Travelling Hopefully - A Brief Chelonian Interlude

Lest you think that my time at the beach resort was a non stop idyll of sunbaking, drinking inaccurately named cocktails and bitching about the service I would like to point out that I also took the opportunity to pester sea creatures.

There were two options for this, one could either go snorkeling or one could visit a turtle sanctuary.  I decided on the turtles which turned out to be a good choice as the snorkelers apparently had to face serried ranks of jellyfish outraged at the invasion of their domain.  I went swimming with turtles which involved a visit to a modest sized lagoon with subterranean access to the sea which kept the water clean and salty.  This was ideal for sea turtles which was good as they had little input into their presence.
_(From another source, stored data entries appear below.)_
[config.mk]
export PLATFORM = sky130hd
export DESIGN_NAME = zol_ctrl
export DESIGN_NICKNAME = d
export VERILOG_FILES = /design/src/rtl/zol_ctrl.sv
export SDC_FILE = /design/constraint.sdc
export NUM_CORES = 1
export LEC_CHECK = 0
export ABC_AREA = 0
export CORE_UTILIZATION = 50
export DETAILED_ROUTE_END_ITERATION = 6
export PLACE_DENSITY = 0.87
export SETUP_SLACK_MARGIN = 0.02
export SLEW_MARGIN = 20
export SYNTH_ARGS = -nofsm -noshare
export SYNTH_HDL_FRONTEND = slang
export SYNTH_SLANG_ARGS = --single-unit
[constraint.sdc]
create_clock -name clk -period 4.5 [get_ports clk]
set_input_delay 0.9 -clock clk [delete_from_list [all_inputs] [get_ports clk]]
set_output_delay 0.9 -clock clk [all_outputs]
set_load 0.005 [all_outputs]
**config.mk**
```make
export PLATFORM = sky130hd
export DESIGN_NAME = tdl_launcher
export DESIGN_NICKNAME = d
export VERILOG_FILES = /design/src/rtl/tdl_pkg.sv /design/src/rtl/tdl_desc_regs.sv /design/src/rtl/tdl_tid_alloc.sv /design/src/rtl/tdl_launch_ctrl.sv /design/src/rtl/tdl_launcher.sv
export SDC_FILE = /design/constraint.sdc
export NUM_CORES = 1
export LEC_CHECK = 0
export ABC_CLOCK_PERIOD_IN_PS = 5600
export BUFFER_PORTS_ARGS = -buffer_cell sky130_fd_sc_hd__clkbuf_2
export CAP_MARGIN = 10
export CORE_UTILIZATION = 58
export CTS_CLUSTER_SIZE = 25
export DETAILED_ROUTE_END_ITERATION = 12
export PLACE_DENSITY = 0.78
export SYNTH_ARGS = -nofsm -noshare
export SYNTH_HDL_FRONTEND = slang
export SYNTH_SLANG_ARGS = --single-unit
```
**constraint.sdc**
```tcl
create_clock -name clk -period 5.6 [get_ports clk]
set_input_delay 0.28 -clock clk [delete_from_list [all_inputs] [get_ports clk]]
set_output_delay 0.28 -clock clk [all_outputs]
set_load 0.02 [all_outputs]
```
Officially the place was a sort of sea turtle hospital.  It's illegal to kill them but naturally they get caught in fishing nets and when this happens the fishermen bring them to this place who pays them for the turtles and then nurses the turtles back to health before releasing them back into the ocean.
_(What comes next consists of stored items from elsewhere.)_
[src/rtl/netirq_decode.sv]
module netirq_decode
    import netirq_pkg::*;
#(
    parameter int unsigned NUM_SLOTS      = 2,
    parameter int unsigned NUM_REGS       = 2,
    parameter int unsigned WORD_W         = 16,
    parameter int unsigned SLOT_W         = 2,
    parameter int unsigned PORT_W         = 5,
    parameter int unsigned PORTS_PER_SLOT = 16,
    parameter logic [NUM_SLOTS*TAB_FIELD_W-1:0] SLOT_REG_TAB = '0,
    parameter logic [NUM_SLOTS*TAB_FIELD_W-1:0] SLOT_OFF_TAB = '0
) (
    input  logic                       vld,
    input  logic [SLOT_W-1:0]          slot,
    input  logic [PORT_W-1:0]          port,
    output logic [NUM_REGS*WORD_W-1:0] mask
);

    localparam int unsigned NW = NUM_REGS * WORD_W;

    logic [NW-1:0] slot_mask [NUM_SLOTS];

    for (genvar s = 0; s < NUM_SLOTS; s++) begin : g_slot
        localparam int unsigned REG_IDX = tab_field(TAB_MAX_BITS'(SLOT_REG_TAB), s);
        localparam int unsigned BIT_OFF = tab_field(TAB_MAX_BITS'(SLOT_OFF_TAB), s);

        if (REG_IDX < NUM_REGS) begin : g_mapped
            always_comb begin
                int pos;
                slot_mask[s] = '0;
                pos = int'(BIT_OFF) + int'(port);
                if (vld && (slot == SLOT_W'(s)) && (int'(port) < int'(PORTS_PER_SLOT))
                    && (pos < int'(WORD_W))) begin
                    slot_mask[s][int'(REG_IDX*WORD_W) + pos] = 1'b1;
                end
            end
        end else begin : g_unmapped
            assign slot_mask[s] = '0;
        end
    end

    always_comb begin
        mask = '0;
        for (int s = 0; s < int'(NUM_SLOTS); s++) begin
            mask = mask | slot_mask[s];
        end
    end

endmodule

[src/rtl/netirq_status.sv]
module netirq_status #(
    parameter int unsigned NUM_REGS = 2,
    parameter int unsigned WORD_W   = 16
) (
    input  logic                       clk,
    input  logic                       rst_n,
    input  logic [NUM_REGS*WORD_W-1:0] set_mask,
    input  logic [NUM_REGS*WORD_W-1:0] clr_mask,
    output logic [NUM_REGS*WORD_W-1:0] words
);

    localparam int unsigned NW = NUM_REGS * WORD_W;

    typedef struct packed {
        logic [NW-1:0] words;
    } st_t;

    st_t st_d, st_q;

    // Active-low: retire raises the bit, raise drops it; raise wins a tie.
    always_comb begin
        st_d       = st_q;
        st_d.words = (st_q.words | clr_mask) & ~set_mask;
    end

    always_ff @(posedge clk) begin
        if (!rst_n) begin
            st_q.words <= '1;
        end else begin
            st_q <= st_d;
        end
    end

    assign words = st_q.words;

    a_r1_reset_idle: assert property (@(posedge clk) disable iff (!rst_n)
        !$past(rst_n) |-> (words == '1));

    a_r7_quiet_hold: assert property (@(posedge clk) disable iff (!rst_n)
        ((set_mask == '0) && (clr_mask == '0)) |=> $stable(words));

    for (genvar r = 0; r < NUM_REGS; r++) begin : g_chk
        a_r2_raise_lands: assert property (@(posedge clk) disable iff (!rst_n)
            (set_mask[r*WORD_W +: WORD_W] != '0) |=>
            ((words[r*WORD_W +: WORD_W] & $past(set_mask[r*WORD_W +: WORD_W])) == '0));

        a_r3_retire_lands: assert property (@(posedge clk) disable iff (!rst_n)
            ((clr_mask[r*WORD_W +: WORD_W] & ~set_mask[r*WORD_W +: WORD_W]) != '0) |=>
            ((~words[r*WORD_W +: WORD_W] &
              $past(clr_mask[r*WORD_W +: WORD_W] & ~set_mask[r*WORD_W +: WORD_W])) == '0));
    end

endmodule

[src/rtl/netirq_regif.sv]
module netirq_regif #(
    parameter int unsigned NUM_REGS   = 2,
    parameter int unsigned WORD_W     = 16,
    parameter int unsigned ADDR_W     = 8,
    parameter int unsigned REG_BASE   = 'h26,
    parameter int unsigned REG_STRIDE = 2
) (
    input  logic                       clk,
    input  logic                       rst_n,
    input  logic [NUM_REGS*WORD_W-1:0] words,
    input  logic                       rd_en,
    input  logic [ADDR_W-1:0]          rd_addr,
    output logic [WORD_W-1:0]          rd_data
);

    typedef struct packed {
        logic [WORD_W-1:0] data;
    } rd_t;

    rd_t rd_d, rd_q;

    always_comb begin
        rd_d = rd_q;
        if (rd_en) begin
            rd_d.data = '0;
            for (int r = 0; r < int'(NUM_REGS); r++) begin
                if (rd_addr == ADDR_W'(REG_BASE + r*REG_STRIDE)) begin
                    rd_d.data = words[r*WORD_W +: WORD_W];
                end
            end
        end
    end

    always_ff @(posedge clk) begin
        if (!rst_n) begin
            rd_q.data <= '0;
        end else begin
            rd_q <= rd_d;
        end
    end

    assign rd_data = rd_q.data;

    a_r6_hold_idle: assert property (@(posedge clk) disable iff (!rst_n)
        !rd_en |=> $stable(rd_data));

    a_r6_first_word: assert property (@(posedge clk) disable iff (!rst_n)
        (rd_en && (rd_addr == ADDR_W'(REG_BASE))) |=> (rd_data == $past(words[WORD_W-1:0])));

endmodule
That, as I say, is the official story.  I have to admit that the turtles we saw all looked pretty damned robust and of course the centre gets its money to buy turtles from fishermen by charging tourists to come and swim with them.  We were told that healthy batches of turtles are released into the sea twice a year.  There appeared to be no figures for how many might have crawled (very slowly) under the wire.
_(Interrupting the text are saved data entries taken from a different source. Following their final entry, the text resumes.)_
[src/rtl/alu8_logic.sv]
module alu8_logic
    import alu8_pkg::*;
#(
    parameter int W = 8
) (
    input  alu_op_e        op,
    input  logic [W-1:0]   a,
    input  logic [W-1:0]   m,
    output logic [W-1:0]   res,
    output logic           tst_zero
);
    always_comb begin
        unique case (op)
            OP_OR:   res = a | m;
            OP_AND:  res = a & m;
            OP_XOR:  res = a ^ m;
            OP_LOAD: res = m;
            default: res = a;
        endcase
        tst_zero = ((a & m) == '0);
    end

    // the bit test leaves the register value intact
    always_comb begin
        if (op == OP_BIT) begin
            a_r4_bit_keeps_reg: assert (res == a)
                else $error("bit test altered the register value");
        end
    end
endmodule

[src/rtl/alu8_shift.sv]
module alu8_shift
    import alu8_pkg::*;
#(
    parameter int W = 8
) (
    input  alu_op_e        op,
    input  logic [W-1:0]   a,
    input  logic           cin,
    output logic [W-1:0]   res,
    output logic           cout
);
    localparam int MSB = W - 1;

    logic fill_lo;
    logic fill_hi;

    always_comb begin
        fill_lo = (op == OP_ROL) ? cin : 1'b0;
        fill_hi = (op == OP_ROR) ? cin : 1'b0;
        unique case (op)
            OP_SHL, OP_ROL: begin res = {a[MSB-1:0], fill_lo}; cout = a[MSB]; end
            OP_SHR, OP_ROR: begin res = {fill_hi, a[MSB:1]};   cout = a[0];   end
            default:        begin res = a;                     cout = cin;    end
        endcase
    end

    // rotates move the old carry into the vacated end
    always_comb begin
        if (op == OP_ROL) begin
            a_r7_rol_fill: assert (res[0] == cin)
                else $error("rotate left lost the carry");
        end
        if (op == OP_ROR) begin
            a_r7_ror_fill: assert (res[MSB] == cin)
                else $error("rotate right lost the carry");
        end
        // logical right shift clears the top bit
        if (op == OP_SHR) begin
            a_r6_shr_top: assert (res[MSB] == 1'b0)
                else $error("logical shift right kept the top bit");
        end
    end
endmodule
Humans are not really designed to move in three dimensions.  Back and forward and side to side are relatively easy but up and down is not something we are good at (unless we're Masai).  The preceding couple of sentences are intended to explain my sudden shock at swimming in the lagoon and finding myself surrounded, in a three dimensional sense, by turtles.  Some of them really quite large.  What made it even odder (although somewhat reassuring) was the total lack of interest the turtles had in me.  They swam over me, under me, around me and on occasion into me with batting an eyelid.  Possibly this is because turtles don't have eyelids, I must check that out.

We were assured that the turtles only ate seaweed and not, for example, interfering tourists.  Large clumps of the seaweed in question were tossed into the lagoon to create a sort of armour plated vegan feeding frenzy.  One or two of us did get minor nips.  Apparently we looked a little too much like seaweed.

PS, I've just checked google.  Apparently sea turtles do have eyelids.